Self-Supervised Multi-Object Tracking with Path Consistency
Zijia Lu, Bing Shuai, Yanbei Chen, Zhenlin Xu, Davide Modolo
TL;DR
The paper introduces Path Consistency as a self-supervised signal for robust multi-object tracking, enabling learning of long-distance object associations without identity labels. A Path Consistency Loss (PCL) enforces agreement among association distributions computed along multiple observation paths, while regularizers prevent degenerate mappings and enforce forward–backward consistency. The method, evaluated on MOT17, PersonPath22, and KITTI, achieves state-of-the-art performance among unsupervised approaches and approaches supervised methods, with strong ablations confirming the value of long-distance matching and occlusion robustness.

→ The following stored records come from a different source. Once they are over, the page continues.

==> src/sv/dce_pkg.sv <==
`timescale 1ns / 1ps
// ----------------------------------------------------------------------------
// dce_pkg
// Shared types, constants and the reference level decode for the dual
// comparator block.
// ----------------------------------------------------------------------------
package dce_pkg;

   localparam int SAMPLE_BITS = 12;
   localparam int FULL_SCALE  = (2 ** SAMPLE_BITS) - 1;

   // reference level N means N/1500 of full scale
   localparam int REF_BITS    = 11;
   localparam int REF_SCALE   = 1500;
   localparam int PROD_BITS   = SAMPLE_BITS + REF_BITS;

   localparam int REF_BANDGAP = 360;
   localparam int REF_SUPPLY  = 1500;
   localparam int STEP_BANDGAP = REF_BANDGAP / 60;
   localparam int STEP_SUPPLY  = REF_SUPPLY / 60;

   localparam logic [5:0] TAP_HALF  = 6'h10;
   localparam logic [5:0] TAP_3QTR  = 6'h20;
   localparam logic [5:0] TAP_FULL  = 6'h30;

   localparam logic [1:0] NEG_EXTERNAL = 2'd0;
   localparam int CSR_DATA_BITS  = 8;
   localparam int CSR_INDEX_BITS = 3;

   typedef enum logic [CSR_INDEX_BITS-1:0] {
      CSR_COMP0_CONTROL     = 3'd0,
      CSR_COMP1_CONTROL     = 3'd1,
      CSR_COMP0_INVERT      = 3'd2,
      CSR_COMP1_INVERT      = 3'd3,
      CSR_REFERENCE_CONTROL = 3'd4,
      CSR_IRQ_ENABLE        = 3'd5,
      CSR_COMP0_PIN_ROUTE   = 3'd6,
      CSR_COMP1_PIN_ROUTE   = 3'd7
   } csr_index_type;

   typedef struct packed {
      logic       enable;
      logic [1:0] neg_sel;
      logic       invert;
   } comp_cfg_type;

   function automatic logic [REF_BITS-1:0] ref_level(input logic [7:0] ctrl);
      logic [5:0]          tap;
      logic [REF_BITS-1:0] step;
      logic [REF_BITS-1:0] src;
      logic [REF_BITS-1:0] level;
      tap  = ctrl[5:0];
      step = ctrl[7] ? REF_BITS'(STEP_BANDGAP) : REF_BITS'(STEP_SUPPLY);
      src  = ctrl[7] ? REF_BITS'(REF_BANDGAP) : REF_BITS'(REF_SUPPLY);
      if (!ctrl[6]) begin
         level = REF_BITS'(REF_BANDGAP);
      end else if (tap[5:4] == 2'b00) begin
         level = REF_BITS'(step * (REF_BITS'(tap[3:0]) + REF_BITS'(1)));
      end else begin
         case (tap)
            TAP_HALF: level = ctrl[7] ? REF_BITS'(REF_BANDGAP / 2)
                                      : REF_BITS'(REF_SUPPLY / 2);
            TAP_3QTR: level = ctrl[7] ? REF_BITS'(REF_BANDGAP * 3 / 4)
                                      : REF_BITS'(REF_SUPPLY * 3 / 4);
            TAP_FULL: level = src;
            default:  level = ctrl[7] ? REF_BITS'(REF_BANDGAP / 5)
                                      : REF_BITS'(REF_SUPPLY / 5);
         endcase
      end
      return level;
   endfunction

endpackage

==> src/sv/dce_comparator.sv <==
`timescale 1ns / 1ps
// ----------------------------------------------------------------------------
// dce_comparator
// One comparator: external pin or scaled internal reference, with polarity
// inversion. Output is 0 while disabled.
// ----------------------------------------------------------------------------
module dce_comparator
   import dce_pkg::*;
(
   input  comp_cfg_type           cfg,
   input  logic [SAMPLE_BITS-1:0] pos_sample,
   input  logic [SAMPLE_BITS-1:0] neg_sample,
   input  logic [PROD_BITS-1:0]   ref_threshold,
   output logic                   status
);

   logic [PROD_BITS-1:0] pos_scaled;
   logic                 above;

   assign pos_scaled = PROD_BITS'(pos_sample) * PROD_BITS'(REF_SCALE);

   always_comb begin
      if (cfg.neg_sel == NEG_EXTERNAL) begin
         above = pos_sample > neg_sample;
      end else begin
         above = pos_scaled > ref_threshold;
      end
   end

   assign status = cfg.enable & (above ^ cfg.invert);

endmodule
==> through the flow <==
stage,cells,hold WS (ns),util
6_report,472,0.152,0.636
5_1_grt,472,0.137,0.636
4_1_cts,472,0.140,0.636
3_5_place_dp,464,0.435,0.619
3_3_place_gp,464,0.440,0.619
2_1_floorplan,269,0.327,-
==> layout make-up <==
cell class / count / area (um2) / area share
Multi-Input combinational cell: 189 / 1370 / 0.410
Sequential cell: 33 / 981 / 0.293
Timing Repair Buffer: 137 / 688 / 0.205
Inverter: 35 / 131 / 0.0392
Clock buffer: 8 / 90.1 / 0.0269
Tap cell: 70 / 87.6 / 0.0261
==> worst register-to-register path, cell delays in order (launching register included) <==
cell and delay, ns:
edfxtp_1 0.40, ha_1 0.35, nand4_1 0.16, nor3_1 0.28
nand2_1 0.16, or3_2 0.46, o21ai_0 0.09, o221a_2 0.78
[config.mk]
export PLATFORM = sky130hd
export DESIGN_NAME = next_prime_finder_unit
export DESIGN_NICKNAME = d
export VERILOG_FILES = /design/src/hw/rtl/npf_pkg.sv /design/src/hw/rtl/next_prime_finder_unit.sv
export SDC_FILE = /design/constraint.sdc
export NUM_CORES = 1
export LEC_CHECK = 0
export ABC_AREA = 0
export BUFFER_PORTS_ARGS = -buffer_cell sky130_fd_sc_hd__buf_4
export CAP_MARGIN = 20
export CORE_MARGIN = 2
export CORE_UTILIZATION = 45
export DETAILED_ROUTE_END_ITERATION = 7
export HOLD_SLACK_MARGIN = 0.15
export PLACE_DENSITY_LB_ADDON = 0.25
export SYNTH_ARGS = -nofsm -noshare
export SYNTH_HDL_FRONTEND = slang
export SYNTH_SLANG_ARGS = --single-unit
[constraint.sdc]
create_clock -name i_clk -period 4.1 [get_ports i_clk]
set_clock_uncertainty 0.2 [all_clocks]
set_input_delay 0.205 -clock i_clk [delete_from_list [all_inputs] [get_ports i_clk]]
set_output_delay 0.205 -clock i_clk [all_outputs]
set_load 0.05 [all_outputs]
[src/hw/rtl/npf_pkg.sv]
package npf_pkg;

    // Request width and derived datapath widths
    localparam int SIZE_WIDTH  = 16;
    localparam int CAND_W      = SIZE_WIDTH + 1;          // candidate / result width
    localparam int DIV_W       = SIZE_WIDTH / 2 + 2;      // trial divisor, > sqrt(2^CAND_W)
    localparam int SQ_W        = 2 * DIV_W;               // divisor squared
    localparam int BIT_W       = $clog2(CAND_W);          // bit index into candidate
    localparam int IN_TDATA_W  = ((SIZE_WIDTH + 7) / 8) * 8;
    localparam int OUT_TDATA_W = ((CAND_W + 7) / 8) * 8;

    // Smallest prime, first trial divisor and its square
    localparam logic [CAND_W-1:0] MIN_PRIME = CAND_W'(2);
    localparam logic [DIV_W-1:0]  FIRST_DIV = DIV_W'(2);
    localparam logic [SQ_W-1:0]   FIRST_SQ  = SQ_W'(4);

endpackage

[src/hw/rtl/next_prime_finder_unit.sv]
// Operation: after a request is accepted, each trial division runs through CHECK, DIV and
//   EVAL; each candidate tries divisors from 2 up to its first factor, or to
//   floor(sqrt(c)) for the answer.
// Throughput: one word at a time; the next request is taken the cycle after a result is
//   made, and a finished word waits in the output register while the next request runs.
// Reset: synchronous, active low; clears the sequencer and output valid only.
module next_prime_finder_unit (
    input  logic                             i_clk,
    input  logic                             i_rst_n,
    input  logic                             i_s_axis_tvalid,
    output logic                             o_s_axis_tready,
    input  logic [npf_pkg::IN_TDATA_W-1:0]   i_s_axis_tdata,   // [15:0] requested_size
    output logic                             o_m_axis_tvalid,
    input  logic                             i_m_axis_tready,
    output logic [npf_pkg::OUT_TDATA_W-1:0]  o_m_axis_tdata    // [16:0] prime_size, rest zero
);
    import npf_pkg::*;

    // Sequencer: CHECK tests d*d <= c, DIV runs the remainder unit, EVAL
    // decides between next divisor and next candidate.
    typedef enum logic [3:0] {
        ST_IDLE  = 4'b0001,
        ST_CHECK = 4'b0010,
        ST_DIV   = 4'b0100,
        ST_EVAL  = 4'b1000
    } t_state;

    t_state             r_state, n_state;
    logic               r_out_valid, n_out_valid;
    logic [CAND_W-1:0]  r_cand, n_cand;       // current candidate
    logic [DIV_W-1:0]   r_div, n_div;         // trial divisor
    logic [SQ_W-1:0]    r_sq, n_sq;           // r_div squared, kept incrementally
    logic [DIV_W-1:0]   r_rem, n_rem;         // partial remainder
    logic [BIT_W-1:0]   r_bit, n_bit;         // candidate bit fed next, MSB first
    logic [CAND_W-1:0]  r_out, n_out;         // result register

    logic [SIZE_WIDTH-1:0] req;
    logic [DIV_W:0]        rem_sh;
    logic [DIV_W:0]        div_ext;
    logic [DIV_W:0]        rem_sub;
    logic                  sq_le_cand;
    logic                  out_free;

    assign req        = i_s_axis_tdata[SIZE_WIDTH-1:0];
    assign out_free   = !r_out_valid || i_m_axis_tready;
    assign sq_le_cand = r_sq <= {{(SQ_W-CAND_W){1'b0}}, r_cand};

    // Shared restoring remainder step: one candidate bit per cycle
    assign rem_sh  = {r_rem, r_cand[r_bit]};
    assign div_ext = {1'b0, r_div};
    assign rem_sub = rem_sh - div_ext;

    assign o_s_axis_tready = (r_state == ST_IDLE);
    assign o_m_axis_tvalid = r_out_valid;
    assign o_m_axis_tdata  = {{(OUT_TDATA_W-CAND_W){1'b0}}, r_out};

    always_comb begin
        n_state     = r_state;
        n_out_valid = r_out_valid;
        n_cand      = r_cand;
        n_div       = r_div;
        n_sq        = r_sq;
        n_rem       = r_rem;
        n_bit       = r_bit;
        n_out       = r_out;

        if (r_out_valid && i_m_axis_tready) begin
            n_out_valid = 1'b0;
        end

        unique case (r_state)
            ST_IDLE: begin
                if (i_s_axis_tvalid) begin
                    // requests below 2 start at 2
                    if ({1'b0, req} < MIN_PRIME) begin
                        n_cand = MIN_PRIME;
                    end else begin
                        n_cand = {1'b0, req};
                    end
                    n_div   = FIRST_DIV;
                    n_sq    = FIRST_SQ;
                    n_state = ST_CHECK;
                end
            end
            ST_CHECK: begin
                if (sq_le_cand) begin
                    n_rem   = '0;
                    n_bit   = BIT_W'(CAND_W - 1);
                    n_state = ST_DIV;
                end else if (out_free) begin
                    // no divisor up to sqrt: candidate is prime
                    n_out       = r_cand;
                    n_out_valid = 1'b1;
                    n_state     = ST_IDLE;
                end
            end
            ST_DIV: begin
                if (rem_sh >= div_ext) begin
                    n_rem = rem_sub[DIV_W-1:0];
                end else begin
                    n_rem = rem_sh[DIV_W-1:0];
                end
                if (r_bit == '0) begin
                    n_state = ST_EVAL;
                end else begin
                    n_bit = r_bit - 1'b1;
                end
            end
            ST_EVAL: begin
                if (r_rem == '0) begin
                    // divisor found: move to the next candidate
                    n_cand = r_cand + 1'b1;
                    n_div  = FIRST_DIV;
                    n_sq   = FIRST_SQ;
                end else begin
                    // (d+1)^2 = d^2 + 2d + 1
                    n_div = r_div + 1'b1;
                    n_sq  = r_sq + {{(SQ_W-DIV_W-1){1'b0}}, r_div, 1'b1};
                end
                n_state = ST_CHECK;
            end
            default: begin
                n_state = ST_IDLE;
            end
        endcase
    end

    always_ff @(posedge i_clk) begin
        if (!i_rst_n) begin
            r_state     <= ST_IDLE;
            r_out_valid <= 1'b0;
        end else begin
            r_state     <= n_state;
            r_out_valid <= n_out_valid;
        end
    end

    always_ff @(posedge i_clk) begin
        r_cand <= n_cand;
        r_div  <= n_div;
        r_sq   <= n_sq;
        r_rem  <= n_rem;
        r_bit  <= n_bit;
        r_out  <= n_out;
    end

`ifndef SYNTHESIS
    // trial divisor never drops below 2 while working
    a_div_min: assert property (@(posedge i_clk) disable iff (!i_rst_n)
        (r_state == ST_DIV || r_state == ST_EVAL) |-> (r_div >= FIRST_DIV))
        else $error("trial divisor below 2");

    // partial remainder stays below the divisor
    a_rem_range: assert property (@(posedge i_clk) disable iff (!i_rst_n)
        (r_state == ST_DIV || r_state == ST_EVAL) |-> (r_rem < r_div))
        else $error("remainder out of range");

    // a found prime is held in CHECK only while the output register is still full
    a_div_entry: assert property (@(posedge i_clk) disable iff (!i_rst_n)
        (r_state == ST_CHECK && $past(r_state) == ST_CHECK && !sq_le_cand) |->
            r_out_valid)
        else $error("prime held back without output pending");

    // a newly produced word is at least 2
    a_out_min: assert property (@(posedge i_clk) disable iff (!i_rst_n)
        (r_state == ST_CHECK && !sq_le_cand && out_free) |=>
            (r_out_valid && r_out >= MIN_PRIME))
        else $error("result below smallest prime");
`endif

endmodule
==> flow_summary.ini, run 1 <==
[routing]
via_count = 4097
drt-pass1-iter-count = 4
first_iter_violations = 263
routedWlPerCell_um = 16.8
detail-route-antenna-nets = 0
drt_wl_total_um = 12500
drcViolationCount = 0
routed_via_density = 5.52

[global_route]
grt_pass1_vias = 4127
grtUsageMet3_pct = 3.60
grt_max_degree = 31
grt.total_usage_pct = 20.0
grt_first_pass_wirelength_um = 20200
overflow = 0
use_met2_pct = 33.8
antenna_found_initial = 0
top_usage_layer = met2
met1_usage_pct = 25.3

[sta]
hold_viol_final = 0
setup-tns-final_ns = 0
setup_violations = 0
max_freq_mhz = 260
fin_crit_sh_pct = 93.8
slew_violations = 0
rsz0062_at_grt = no
fin_ws_ns = 0.256
slew_headroom_pct = 23.8
period_needed_ns = 3.84
hold_slack_ns = 0.319
tightest_slew_ns = 1.13

[clock_tree]
cts.clk_slew.worst_paths_ns = 0.06
numCtsBuffers = 9
clock_latency_ns = 0.35
clk_path_buf_depth = 2
htree_levels = 3
clockRootBuffer = clkbuf_16
cts_tree = built
clock_sinks = 84

[worst_setup_path]
end_kind = register
crit_type = register to register
cp.arrival_ns = 3.74
critPathSlowestCell = mux4_2
crit_top_cell = mux2i_1
r2r_cells = 13
crit_path_max_fanout = 6
slowest_delay_ns = 0.54
worstPathRequired_ns = 3.99
cp-start-kind = register
reg2reg_slack_ns = 0.26
r2r-end = r_rem[6]
r2r-start = r_bit[0]
crit_path_start = r_bit[0]
setup.worst_path.end = r_rem[6]
crit_path_cell_trace = mux4_2, mux2i_1, o21ai_0, mux2i_1, ha_1, inv_1, fa_1, a21o_1, a311o_1, a21oi_1, xnor2_1, mux2i_1, nor2_1

[logic_synthesis]
ys_ff_latch = 84
synth-async-reset-ratio_pct = 0
synth_edf_count = 79
synth.area.top_cells = edfxtp_1 43%, ha_1 9.1%, xnor2_1 5.9%
netlist_instances = 528
synth.yosys.seq_area_share_pct = 45.1
synth.avg_cell_area_um2 = 10.4
ys_top_cells_by_count = 79 x edfxtp_1, 54 x nor2_1, 46 x nand2_1, 40 x ha_1, 37 x xnor2_1
yosys_warnings = 0
yosys_most_used_dff = edfxtp_1
syn_area_um2 = 5480
synth.most_common_cell = edfxtp_1
synth_top_cell_by_area = edfxtp_1
yosysTopAreaCellShare_pct = 43.3
ys_types = 68

[finish]
fin_nets = 652
areaGrowthSynthToFinish_pct = 16.6
drive_above_1_share_pct = 12.9
seq_area_um2 = 2470
fillers = 1058
n_antenna_cell = 0
final_core_util_pct = 53.4
multi_input_area_um2 = 2790
stdcell_area_um2 = 6390

[floorplan]
dieArea_um2 = 13100
pin_count = 46
core_area_um2 = 12000
die_height_um = 114
start_util_pct = 45.8
die_width_um = 114
rows = 40

[outcome]
outcome = finished, final reports clean

[power]
p_leak_nw = 2.51
vdd_drop_max_mv = 0.182
p_per_area_nw_per_um2 = 350

[placement]
place_ws_ns = 0.283
dp_hpwl_um = 9060
post_dp_cell_area_um2 = 5890
io_buffers = 38
routabilityCongestion = 0.915

[run]
drv_cap = 0

[hold_path]
hp-class = register to register
hp-start = r_cand[14]
## routing by layer
layer / part of all wire [%] / vias to the layer above / wire length [um]
li1: - / 2034 / -
met2: 49 / 96 / 6090
met5: 0 / - / 0
met1: 44 / 1945 / 5540
met4: 2.6 / 0 / 331
met3: 4.3 / 22 / 535
## state kept, by name, summed over array words and instances, names as in the netlist
| signal | flops |
|---|---|
| r_sq | 20 |
| r_cand | 17 |
| r_out | 17 |
| r_div | 10 |
| r_rem | 10 |
| r_bit | 5 |
| r_state | 4 |
| o_m_axis_tvalid | 1 |
## area by class of cell
class	count	share of cell area, %
Inverter	35	2.06
Multi-Input combinational cell	397	43.6
Clock buffer	13	4.25
Timing Repair Buffer	63	8.18
Clock inverter	3	0.313
Tap cell	147	2.88
Sequential cell	84	38.7
## worst min path at each step
| stage | depth (start not counted) | endpoint | slack [ns] |
|---|---|---|---|
| after floorplan | 1 | r_state[0] | 0.08 |
| after global placement | 2 | r_state[0] | 0.23 |
| after detailed placement | 2 | r_state[0] | 0.23 |
| after CTS | 0 | r_out[14] | 0.32 |
| after global routing | 0 | r_out[14] | 0.33 |
| final | 0 | r_out[14] | 0.32 |
## stage by stage
stage                     cells  power [mW]
after floorplan             534        1.34
after global placement      705        1.42
after detailed placement    705        1.43
after CTS                   741        2.25
after global routing        742        2.33
final                       742        2.24
## placed cells by master (no fill, tap or decap), types with 6 or more instances in the layout
cell,netlist,layout
xnor2_1,37,37
nor3_1,15,14
edfxtp_1,79,79
and3_1,6,6
nor4_1,6,6
ha_1,40,40
nand3_1,18,18
a21oi_1,32,32
buf_4,8,43
xor2_1,7,7
nand2b_1,9,9
dlygate4sd3_1,0,20
nand4_1,7,7
nor2_1,54,54
nand2_1,46,46
inv_1,35,35
mux2i_1,11,11
o21ai_0,27,27
clkbuf_16,0,10
conb_1,1,7
## power by group
group	switching, mW	total, mW	internal (mW)
registers	0.0510	1.04	0.990
clock network	0.340	0.803	0.464
logic	0.227	0.395	0.167
total	0.618	2.24	1.62
## kinds of logic (layout without fill, tap and decap cells)
kind of cell,count (synthesis),after routing,share of synthesized area (%)
AOI/OAI and AO/OA,98,98,11.4
buffers and inverters,53,114,4.50
muxes,16,16,4.00
xor gates and xnor gates,44,44,7.03
DFF,84,84,45.1
and+or+nand+nor,190,190,18.0
adders and majority gates,42,42,9.87
other,1,7,0.0684
## repair_timing
| action | CTS | global route |
|---|---|---|
| resized for setup | 0 | 0 |
| setup endpoints to repair | 0 | 2 |
| hold buffers | 20 | 0 |
| buffers inserted | 0 | 1 |
| hold endpoints to repair | 21 | 0 |
## critical path: cells and delay by family, from the launching register on
kind	cells	cell delay, ns
DFF	1	0.51
xor gates and xnor gates	1	0.08
adders and majority gates	2	0.63
buffers and inverters	1	0.06
and+or+nand+nor	1	0.06
AOI/OAI and AO/OA	4	0.87
muxes	4	1.19
Power figures use the tool's default switching activity.
==> run 2, diff against run 1 <==
==> constraint.sdc (replaced) <==
create_clock -name i_clk -period 4.6 [get_ports i_clk]
set_clock_uncertainty 0.2 [all_clocks]
set_input_delay 0.23 -clock i_clk [delete_from_list [all_inputs] [get_ports i_clk]]
set_output_delay 0.23 -clock i_clk [all_outputs]
set_load 0.05 [all_outputs]
==> run 2 against run 1 <==
  * Cell area about the same
  * Flip-flop and latch count unchanged
  * Clock-buffer cell count decreased by 2
  * Die area unchanged
  * Setup slack improved by 0.50 ns
  * Total power decreased by 9.8%
  * Critical path depth unchanged
  * Sequential power decreased by 11%
  * Fmax about the same
  * Routed wire length decreased by 1.4%
  * Highest routed layer unchanged
==> flow_summary.ini, run 2 (same netlist as run 1, synthesis figures left out) <==
[outcome]
outcome = finished, final reports clean

[global_route]
antenna_found_initial = 0
grt.total_usage_pct = 19.5
grt_max_degree = 31
grt_pass1_vias = 3992
grt_first_pass_wirelength_um = 19800
overflow = 0

[floorplan]
pin_count = 46
start_util_pct = 45.8
core_area_um2 = 12000
die_height_um = 114
die_width_um = 114
rows = 40
dieArea_um2 = 13100

[finish]
n_antenna_cell = 0
final_cell_mix = 79 x edfxtp_1, 54 x nor2_1, 46 x nand2_1
fin_nets = 651
registers.top_by_ff_count = r_sq
largest_reg_flops = 20
layout_commonest_cell = edfxtp_1
areaGrowthSynthToFinish_pct = 16.7
drive_above_1_share_pct = 13.0
reg_top3 = r_sq (20), r_cand (17), r_out (17)

[worst_setup_path]
r2r-start = r_bit[0]
end_kind = register
crit_path_cell_trace = mux4_2, mux2i_1, o21ai_0, mux2i_1, ha_1, inv_1, fa_1, a21o_1, a21oi_1, o221ai_1, nor2_1, xor2_1, o22ai_1
crit_type = register to register
r2r-end = r_rem[8]
crit_top_cell = mux2i_1
cp.arrival_ns = 3.73
worstPathRequired_ns = 4.48
r2r_cells = 13
reg2reg_slack_ns = 0.75
crit_path_max_fanout = 7
critPathSlowestCell = edfxtp_1
cp-start-kind = register
slowest_delay_ns = 0.56

[routing]
drt-pass1-iter-count = 5
drcViolationCount = 0
routedWlPerCell_um = 16.6
detail-route-antenna-nets = 0
via_count = 4128
routed_via_density = 5.57
drt_wl_total_um = 12300
first_iter_violations = 244

[power]
vdd_drop_max_mv = 0.178
p_leak_nw = 2.51
p_seq_share_pct = 45.9
p_int_mw = 1.47
power_frac_comb_pct = 17.5
p_clk_share_pct = 36.6
swShare_pct = 27.3
p_per_area_nw_per_um2 = 316
p_sw_uw = 551

[sta]
rsz0062_at_grt = no
period_needed_ns = 3.85
max_freq_mhz = 260
setup-tns-final_ns = 0
tightest_slew_ns = 1.14
slew_violations = 0
hold_slack_ns = 0.302
setup_violations = 0
slew_headroom_pct = 23.7
fin_crit_sh_pct = 83.6
hold_viol_final = 0

[clock_tree]
clock_latency_ns = 0.34
clock_sinks = 84
clk_path_buf_depth = 2
clockRootBuffer = clkbuf_16
post_cts_resize_count = 0
cts.clk_slew.worst_paths_ns = 0.06
numCtsBuffers = 9
htree_levels = 3
cts_tree = built

[hold_path]
hp-start = r_cand[14]
hold_depth = 0
hp-class = register to register
worstHoldEndpoint = r_out[14]

[run]
drv_cap = 0

[placement]
routabilityCongestion = 0.903
dp_hpwl_um = 9070
io_buffers = 38
-- run 2: cell types whose count changed in the layout (fill, tap and decap cells not counted) --
| cell | previous run | this run |
|---|---|---|
| bufinv_16 | 0 | 1 |
| clkinvlp_4 | 2 | 1 |
| inv_6 | 0 | 1 |
| clkbuf_16 | 10 | 9 |
| buf_4 | 43 | 42 |
| clkinv_4 | 0 | 1 |
| clkbuf_1 | 2 | 1 |
-- run 2: worst max-delay path by stage --
stage | from | slack [ns] | end
after floorplan | r_state[1] | 0.51 | r_cand[0]
after global placement | r_bit[0] | 0.83 | r_rem[8]
after detailed placement | r_bit[0] | 0.73 | r_rem[8]
after CTS | r_bit[0] | 0.67 | r_rem[8]
after global routing | r_bit[0] | 0.51 | r_rem[6]
final | r_bit[0] | 0.75 | r_rem[8]
-- run 2: power by group through the flow --
stage                     Sequential, mW  Combinational, mW  Clock (mW)
after CTS                          0.926              0.353       0.746
after floorplan                    0.937              0.253           0
after detailed placement           0.943              0.336           0
after global routing               0.932              0.393       0.775
after global placement             0.940              0.328           0
final                              0.927              0.353       0.740
-- run 2: per-stage QoR --
step | cell area (um2) | total power, mW | setup slack (ns) | util [%] | cells
5_1_grt | 6390 | 2.10 | 0.511 | 53.5 | 741
3_5_place_dp | 5880 | 1.28 | 0.733 | 49.2 | 704
6_report | 6390 | 2.02 | 0.753 | 53.5 | 741
3_3_place_gp | 5880 | 1.27 | 0.834 | 49.2 | 704
2_1_floorplan | 5500 | 1.19 | 0.512 | - | 534
4_1_cts | 6390 | 2.03 | 0.673 | 53.4 | 740
-- run 2: worst max-delay path, delay by kind of cell (launching register included) --
family / cells / cell delay [ns]
multiplexers: 3 / 1.04
AO/OA/AOI/OAI: 5 / 0.81
adder cells (fa/ha/maj): 2 / 0.61
flip-flops: 1 / 0.56
XOR/XNOR: 1 / 0.17
AND/OR/NAND/NOR: 1 / 0.12
buffers and inverters: 1 / 0.06
-- run 2: timing repair --
| action | 4_1_cts | 5_1_grt |
|---|---|---|
| setup endpoints to repair | 0 | 0 |
| hold buffers | 20 | 0 |
| endpoints found under the hold margin | 21 | 0 |
| setup buffers | 0 | 0 |
-- run 2: layout make-up --
type	instances	area (um2)
Timing Repair Buffer	62	515
Fill cell	1020	5570
Clock inverter	5	60.1
Multi-Input combinational cell	397	2790
Sequential cell	84	2470
Clock buffer	11	243
Tap cell	147	184
Inverter	35	131
-- run 2: layer usage --
layer / vias to the layer above / routed length (um) / GRT usage (%)
met5: - / 0 / 0
met4: 0 / 231 / 6.02
met3: 19 / 434 / 3.34
met2: 105 / 5990 / 33.1
met1: 1964 / 5670 / 25.5
li1: 2040 / - / -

The approach relies on frame-skipping pathways, a learned object-embedding space, and a null object to handle disappearances, offering scalable self-supervised MOT that generalizes across challenging scenarios.
Abstract
In this paper, we propose a novel concept of path consistency to learn robust object matching without using manual object identity supervision. Our key idea is that, to track a object through frames, we can obtain multiple different association results from a model by varying the frames it can observe, i.e., skipping frames in observation. As the differences in observations do not alter the identities of objects, the obtained association results should be consistent. Based on this rationale, we generate multiple observation paths, each specifying a different set of frames to be skipped, and formulate the Path Consistency Loss that enforces the association results are consistent across different observation paths. We use the proposed loss to train our object matching model with only self-supervision. By extensive experiments on three tracking datasets (MOT17, PersonPath22, KITTI), we demonstrate that our method outperforms existing unsupervised methods with consistent margins on various evaluation metrics, and even achieves performance close to supervised methods.